• **Exercise directions**
Where does "gates" occur in the listing? Copy every line that holds it.
======== Records ========
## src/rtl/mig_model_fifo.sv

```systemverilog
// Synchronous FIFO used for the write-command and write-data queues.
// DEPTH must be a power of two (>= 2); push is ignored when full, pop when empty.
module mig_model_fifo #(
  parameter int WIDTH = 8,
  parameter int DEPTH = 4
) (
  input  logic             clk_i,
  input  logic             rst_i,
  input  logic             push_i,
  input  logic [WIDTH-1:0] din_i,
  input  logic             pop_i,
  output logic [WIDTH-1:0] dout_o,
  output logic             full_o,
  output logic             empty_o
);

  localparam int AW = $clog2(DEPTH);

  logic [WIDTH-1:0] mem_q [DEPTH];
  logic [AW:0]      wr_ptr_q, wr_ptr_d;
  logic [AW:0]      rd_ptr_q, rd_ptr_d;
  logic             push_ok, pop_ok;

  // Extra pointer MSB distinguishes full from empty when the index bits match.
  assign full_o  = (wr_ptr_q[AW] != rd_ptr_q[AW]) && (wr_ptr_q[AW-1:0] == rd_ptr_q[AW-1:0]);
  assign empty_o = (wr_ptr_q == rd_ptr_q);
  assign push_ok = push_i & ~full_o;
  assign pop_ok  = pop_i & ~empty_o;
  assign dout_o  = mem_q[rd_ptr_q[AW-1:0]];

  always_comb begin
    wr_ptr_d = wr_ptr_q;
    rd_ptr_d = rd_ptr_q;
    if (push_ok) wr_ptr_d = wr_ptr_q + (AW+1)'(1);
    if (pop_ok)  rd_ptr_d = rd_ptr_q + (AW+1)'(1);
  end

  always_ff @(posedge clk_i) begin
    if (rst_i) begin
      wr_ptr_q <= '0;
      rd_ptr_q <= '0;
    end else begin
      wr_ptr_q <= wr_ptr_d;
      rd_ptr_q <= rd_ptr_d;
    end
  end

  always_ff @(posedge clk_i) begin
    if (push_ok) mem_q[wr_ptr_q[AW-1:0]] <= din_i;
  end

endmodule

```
========
======== Records ========
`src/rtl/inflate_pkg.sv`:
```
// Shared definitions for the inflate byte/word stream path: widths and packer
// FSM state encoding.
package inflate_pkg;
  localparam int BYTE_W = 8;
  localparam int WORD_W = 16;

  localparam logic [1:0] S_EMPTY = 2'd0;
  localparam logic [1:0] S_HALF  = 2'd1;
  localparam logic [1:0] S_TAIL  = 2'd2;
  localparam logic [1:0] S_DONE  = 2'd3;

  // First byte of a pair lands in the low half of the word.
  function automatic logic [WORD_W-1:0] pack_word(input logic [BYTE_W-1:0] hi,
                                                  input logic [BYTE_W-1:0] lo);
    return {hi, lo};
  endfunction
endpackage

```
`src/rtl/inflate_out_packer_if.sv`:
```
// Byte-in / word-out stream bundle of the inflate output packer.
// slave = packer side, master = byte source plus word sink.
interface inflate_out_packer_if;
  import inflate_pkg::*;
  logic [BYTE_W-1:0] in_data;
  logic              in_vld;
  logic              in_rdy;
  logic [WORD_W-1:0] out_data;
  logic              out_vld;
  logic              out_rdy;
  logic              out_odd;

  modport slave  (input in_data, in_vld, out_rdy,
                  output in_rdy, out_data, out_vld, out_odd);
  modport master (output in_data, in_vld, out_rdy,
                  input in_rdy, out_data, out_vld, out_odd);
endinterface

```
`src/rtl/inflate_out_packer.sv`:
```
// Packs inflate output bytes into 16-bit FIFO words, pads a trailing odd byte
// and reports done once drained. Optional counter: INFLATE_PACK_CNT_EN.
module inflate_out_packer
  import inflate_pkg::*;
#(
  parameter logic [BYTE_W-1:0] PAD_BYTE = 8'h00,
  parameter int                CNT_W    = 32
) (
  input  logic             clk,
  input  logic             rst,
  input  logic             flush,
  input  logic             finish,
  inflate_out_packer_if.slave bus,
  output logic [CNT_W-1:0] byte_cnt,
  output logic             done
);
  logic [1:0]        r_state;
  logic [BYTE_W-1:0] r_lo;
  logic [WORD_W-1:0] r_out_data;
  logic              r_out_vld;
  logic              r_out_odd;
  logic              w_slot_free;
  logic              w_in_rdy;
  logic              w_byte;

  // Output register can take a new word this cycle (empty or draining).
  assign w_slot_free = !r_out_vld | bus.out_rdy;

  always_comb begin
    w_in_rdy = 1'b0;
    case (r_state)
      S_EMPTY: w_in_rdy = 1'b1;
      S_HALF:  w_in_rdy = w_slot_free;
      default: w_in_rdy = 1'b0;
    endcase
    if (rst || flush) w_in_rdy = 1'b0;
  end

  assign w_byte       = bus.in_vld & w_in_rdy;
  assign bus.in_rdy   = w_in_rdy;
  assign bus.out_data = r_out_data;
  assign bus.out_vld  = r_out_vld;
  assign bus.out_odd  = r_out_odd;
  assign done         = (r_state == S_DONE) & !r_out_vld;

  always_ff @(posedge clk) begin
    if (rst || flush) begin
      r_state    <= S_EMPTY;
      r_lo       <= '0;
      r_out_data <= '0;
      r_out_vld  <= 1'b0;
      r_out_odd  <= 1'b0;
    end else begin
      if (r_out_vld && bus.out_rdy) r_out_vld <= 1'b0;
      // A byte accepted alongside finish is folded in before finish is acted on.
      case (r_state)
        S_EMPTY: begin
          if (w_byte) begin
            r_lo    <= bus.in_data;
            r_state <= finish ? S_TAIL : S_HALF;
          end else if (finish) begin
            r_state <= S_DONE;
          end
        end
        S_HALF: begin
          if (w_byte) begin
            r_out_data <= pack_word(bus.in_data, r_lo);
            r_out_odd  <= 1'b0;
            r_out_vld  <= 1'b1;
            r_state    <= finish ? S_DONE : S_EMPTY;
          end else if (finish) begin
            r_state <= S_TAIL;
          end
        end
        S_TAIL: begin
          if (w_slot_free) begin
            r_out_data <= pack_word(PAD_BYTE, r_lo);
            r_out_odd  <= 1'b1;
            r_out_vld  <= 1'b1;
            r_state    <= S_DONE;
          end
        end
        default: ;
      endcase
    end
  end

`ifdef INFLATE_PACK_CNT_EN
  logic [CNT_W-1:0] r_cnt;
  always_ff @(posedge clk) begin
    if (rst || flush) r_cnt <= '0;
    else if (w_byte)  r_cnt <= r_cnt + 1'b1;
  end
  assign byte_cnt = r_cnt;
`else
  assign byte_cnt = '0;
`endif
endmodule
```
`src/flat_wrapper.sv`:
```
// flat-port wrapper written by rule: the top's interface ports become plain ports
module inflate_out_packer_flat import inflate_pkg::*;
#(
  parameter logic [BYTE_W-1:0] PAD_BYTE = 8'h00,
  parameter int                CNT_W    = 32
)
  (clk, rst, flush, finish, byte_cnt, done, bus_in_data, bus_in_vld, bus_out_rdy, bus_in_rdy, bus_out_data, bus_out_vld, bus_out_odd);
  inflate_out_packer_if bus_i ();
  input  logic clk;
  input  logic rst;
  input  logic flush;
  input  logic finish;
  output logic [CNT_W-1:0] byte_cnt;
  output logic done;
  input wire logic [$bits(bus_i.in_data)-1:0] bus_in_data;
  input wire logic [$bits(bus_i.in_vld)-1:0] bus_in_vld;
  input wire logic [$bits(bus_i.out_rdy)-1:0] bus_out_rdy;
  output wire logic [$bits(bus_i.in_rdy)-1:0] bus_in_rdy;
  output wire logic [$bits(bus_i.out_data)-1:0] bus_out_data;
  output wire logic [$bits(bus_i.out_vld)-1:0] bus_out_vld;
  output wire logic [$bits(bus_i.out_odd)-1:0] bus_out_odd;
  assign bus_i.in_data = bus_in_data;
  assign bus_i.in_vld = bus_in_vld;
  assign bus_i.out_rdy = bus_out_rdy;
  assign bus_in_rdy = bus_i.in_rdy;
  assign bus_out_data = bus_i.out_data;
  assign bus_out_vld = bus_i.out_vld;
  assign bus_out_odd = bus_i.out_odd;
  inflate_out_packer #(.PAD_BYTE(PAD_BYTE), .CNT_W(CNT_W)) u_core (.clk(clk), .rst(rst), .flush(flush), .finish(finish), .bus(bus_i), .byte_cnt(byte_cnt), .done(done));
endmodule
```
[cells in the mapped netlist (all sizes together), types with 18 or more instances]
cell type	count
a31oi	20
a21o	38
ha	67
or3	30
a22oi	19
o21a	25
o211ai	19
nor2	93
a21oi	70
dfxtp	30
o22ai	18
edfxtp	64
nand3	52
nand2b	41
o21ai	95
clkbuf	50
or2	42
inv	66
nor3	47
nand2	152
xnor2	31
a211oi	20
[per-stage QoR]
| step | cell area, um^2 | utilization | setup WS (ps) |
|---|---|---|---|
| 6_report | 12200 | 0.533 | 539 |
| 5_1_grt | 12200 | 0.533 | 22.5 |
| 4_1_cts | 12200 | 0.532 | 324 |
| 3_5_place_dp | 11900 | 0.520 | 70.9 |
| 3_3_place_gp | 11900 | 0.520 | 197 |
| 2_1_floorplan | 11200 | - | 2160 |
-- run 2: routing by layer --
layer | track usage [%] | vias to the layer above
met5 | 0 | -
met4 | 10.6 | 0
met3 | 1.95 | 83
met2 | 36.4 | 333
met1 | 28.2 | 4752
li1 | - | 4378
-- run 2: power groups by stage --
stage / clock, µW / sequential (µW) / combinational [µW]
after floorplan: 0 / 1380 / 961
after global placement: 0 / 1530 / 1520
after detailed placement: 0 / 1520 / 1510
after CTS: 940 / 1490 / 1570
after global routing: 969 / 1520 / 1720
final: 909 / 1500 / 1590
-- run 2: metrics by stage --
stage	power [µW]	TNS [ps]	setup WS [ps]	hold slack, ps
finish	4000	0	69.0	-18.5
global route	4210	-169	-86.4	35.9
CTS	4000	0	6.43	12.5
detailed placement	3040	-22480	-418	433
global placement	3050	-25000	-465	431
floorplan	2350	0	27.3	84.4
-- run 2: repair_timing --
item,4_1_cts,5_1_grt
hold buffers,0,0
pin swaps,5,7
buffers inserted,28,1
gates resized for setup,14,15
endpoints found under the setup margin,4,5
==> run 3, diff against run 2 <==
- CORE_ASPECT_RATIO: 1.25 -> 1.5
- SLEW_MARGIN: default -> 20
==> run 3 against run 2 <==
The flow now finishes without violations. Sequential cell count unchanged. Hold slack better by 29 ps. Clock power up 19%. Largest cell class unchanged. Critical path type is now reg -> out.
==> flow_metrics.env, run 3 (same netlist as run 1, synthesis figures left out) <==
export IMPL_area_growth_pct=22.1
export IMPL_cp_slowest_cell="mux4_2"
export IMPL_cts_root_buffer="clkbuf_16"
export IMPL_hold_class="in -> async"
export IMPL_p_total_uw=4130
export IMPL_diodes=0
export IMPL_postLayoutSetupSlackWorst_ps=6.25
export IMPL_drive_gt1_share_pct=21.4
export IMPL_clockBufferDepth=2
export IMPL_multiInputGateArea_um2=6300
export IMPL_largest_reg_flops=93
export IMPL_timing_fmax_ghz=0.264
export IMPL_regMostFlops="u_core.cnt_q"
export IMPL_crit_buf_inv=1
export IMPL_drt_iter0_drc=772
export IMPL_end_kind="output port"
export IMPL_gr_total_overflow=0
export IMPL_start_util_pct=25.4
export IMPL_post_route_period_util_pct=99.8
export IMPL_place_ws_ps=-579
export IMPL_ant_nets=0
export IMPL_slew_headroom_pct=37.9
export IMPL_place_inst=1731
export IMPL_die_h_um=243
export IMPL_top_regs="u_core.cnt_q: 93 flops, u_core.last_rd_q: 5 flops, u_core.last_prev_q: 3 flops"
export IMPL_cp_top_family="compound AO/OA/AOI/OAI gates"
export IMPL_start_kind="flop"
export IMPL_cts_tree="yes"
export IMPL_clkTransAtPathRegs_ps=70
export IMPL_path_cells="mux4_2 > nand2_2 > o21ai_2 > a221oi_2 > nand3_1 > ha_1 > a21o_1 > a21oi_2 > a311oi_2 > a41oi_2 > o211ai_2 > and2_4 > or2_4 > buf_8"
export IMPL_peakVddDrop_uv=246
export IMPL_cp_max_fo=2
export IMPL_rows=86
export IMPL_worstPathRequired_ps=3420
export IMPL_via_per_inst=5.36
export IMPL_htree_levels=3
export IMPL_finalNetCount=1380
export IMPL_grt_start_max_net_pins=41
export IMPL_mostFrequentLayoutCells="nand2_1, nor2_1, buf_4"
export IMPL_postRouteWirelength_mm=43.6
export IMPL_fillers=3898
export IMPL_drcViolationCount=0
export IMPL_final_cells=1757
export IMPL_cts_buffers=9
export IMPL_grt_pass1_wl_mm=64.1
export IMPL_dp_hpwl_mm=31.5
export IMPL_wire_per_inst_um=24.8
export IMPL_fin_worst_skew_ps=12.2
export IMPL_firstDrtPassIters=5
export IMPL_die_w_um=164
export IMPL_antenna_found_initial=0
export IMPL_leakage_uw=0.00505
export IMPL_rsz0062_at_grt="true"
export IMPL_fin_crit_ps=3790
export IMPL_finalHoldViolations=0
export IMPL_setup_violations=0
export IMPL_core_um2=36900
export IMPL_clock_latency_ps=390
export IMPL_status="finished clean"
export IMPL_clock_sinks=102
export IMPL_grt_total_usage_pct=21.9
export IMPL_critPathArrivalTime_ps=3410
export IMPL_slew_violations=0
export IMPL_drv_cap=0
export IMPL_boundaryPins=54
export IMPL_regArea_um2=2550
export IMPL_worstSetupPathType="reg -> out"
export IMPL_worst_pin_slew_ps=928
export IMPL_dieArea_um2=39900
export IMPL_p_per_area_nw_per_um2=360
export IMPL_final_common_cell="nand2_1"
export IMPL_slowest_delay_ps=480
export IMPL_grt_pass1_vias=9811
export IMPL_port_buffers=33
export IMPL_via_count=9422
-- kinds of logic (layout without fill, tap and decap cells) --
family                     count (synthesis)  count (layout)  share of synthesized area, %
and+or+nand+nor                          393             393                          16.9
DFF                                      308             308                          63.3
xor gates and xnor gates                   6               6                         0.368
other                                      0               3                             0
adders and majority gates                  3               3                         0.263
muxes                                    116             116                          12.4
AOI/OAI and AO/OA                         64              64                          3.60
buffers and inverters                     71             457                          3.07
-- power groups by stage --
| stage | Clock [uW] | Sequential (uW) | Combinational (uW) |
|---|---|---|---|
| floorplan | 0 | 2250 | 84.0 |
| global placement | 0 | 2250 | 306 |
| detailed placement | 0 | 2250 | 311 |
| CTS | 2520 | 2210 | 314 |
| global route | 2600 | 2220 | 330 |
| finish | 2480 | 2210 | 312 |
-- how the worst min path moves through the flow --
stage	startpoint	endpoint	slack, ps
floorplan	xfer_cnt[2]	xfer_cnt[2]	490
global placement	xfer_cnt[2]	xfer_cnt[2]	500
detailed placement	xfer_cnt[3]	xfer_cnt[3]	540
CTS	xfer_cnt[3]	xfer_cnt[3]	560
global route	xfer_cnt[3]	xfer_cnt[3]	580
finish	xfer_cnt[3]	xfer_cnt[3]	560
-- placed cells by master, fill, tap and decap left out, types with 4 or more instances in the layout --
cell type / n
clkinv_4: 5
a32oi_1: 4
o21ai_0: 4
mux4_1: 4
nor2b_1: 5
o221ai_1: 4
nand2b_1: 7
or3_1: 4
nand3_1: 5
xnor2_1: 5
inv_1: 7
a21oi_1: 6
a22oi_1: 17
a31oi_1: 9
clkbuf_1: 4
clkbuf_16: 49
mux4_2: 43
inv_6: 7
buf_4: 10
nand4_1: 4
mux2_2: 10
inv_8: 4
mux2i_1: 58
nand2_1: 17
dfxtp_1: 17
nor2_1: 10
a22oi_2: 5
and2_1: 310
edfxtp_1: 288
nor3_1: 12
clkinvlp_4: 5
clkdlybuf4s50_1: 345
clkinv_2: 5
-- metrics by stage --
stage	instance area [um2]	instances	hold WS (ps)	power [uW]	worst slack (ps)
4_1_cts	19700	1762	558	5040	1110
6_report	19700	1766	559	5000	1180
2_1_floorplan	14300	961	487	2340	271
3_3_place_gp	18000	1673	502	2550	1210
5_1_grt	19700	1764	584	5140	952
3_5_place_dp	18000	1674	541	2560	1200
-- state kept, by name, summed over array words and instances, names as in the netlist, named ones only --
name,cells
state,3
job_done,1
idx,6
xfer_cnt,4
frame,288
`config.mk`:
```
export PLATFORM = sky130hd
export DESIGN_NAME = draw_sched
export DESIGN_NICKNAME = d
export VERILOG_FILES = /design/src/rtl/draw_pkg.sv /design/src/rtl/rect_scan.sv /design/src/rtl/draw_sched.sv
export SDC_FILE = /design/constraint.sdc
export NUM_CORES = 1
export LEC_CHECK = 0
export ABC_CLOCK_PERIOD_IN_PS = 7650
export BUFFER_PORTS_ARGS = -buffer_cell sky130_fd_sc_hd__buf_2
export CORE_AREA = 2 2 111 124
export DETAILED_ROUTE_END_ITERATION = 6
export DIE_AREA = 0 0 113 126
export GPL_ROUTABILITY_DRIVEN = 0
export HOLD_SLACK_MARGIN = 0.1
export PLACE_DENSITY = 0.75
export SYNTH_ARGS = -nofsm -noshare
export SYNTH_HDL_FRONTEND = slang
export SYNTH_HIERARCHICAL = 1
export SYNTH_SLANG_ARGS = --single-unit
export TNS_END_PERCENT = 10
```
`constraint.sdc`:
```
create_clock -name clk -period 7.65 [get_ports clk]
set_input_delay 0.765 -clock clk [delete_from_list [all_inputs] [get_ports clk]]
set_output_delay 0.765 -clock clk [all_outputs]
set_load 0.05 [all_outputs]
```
========
• **Task result**
gates resized for setup,14,15
export IMPL_cp_top_family="compound AO/OA/AOI/OAI gates"
xor gates and xnor gates                   6               6                         0.368
adders and majority gates                  3               3                         0.263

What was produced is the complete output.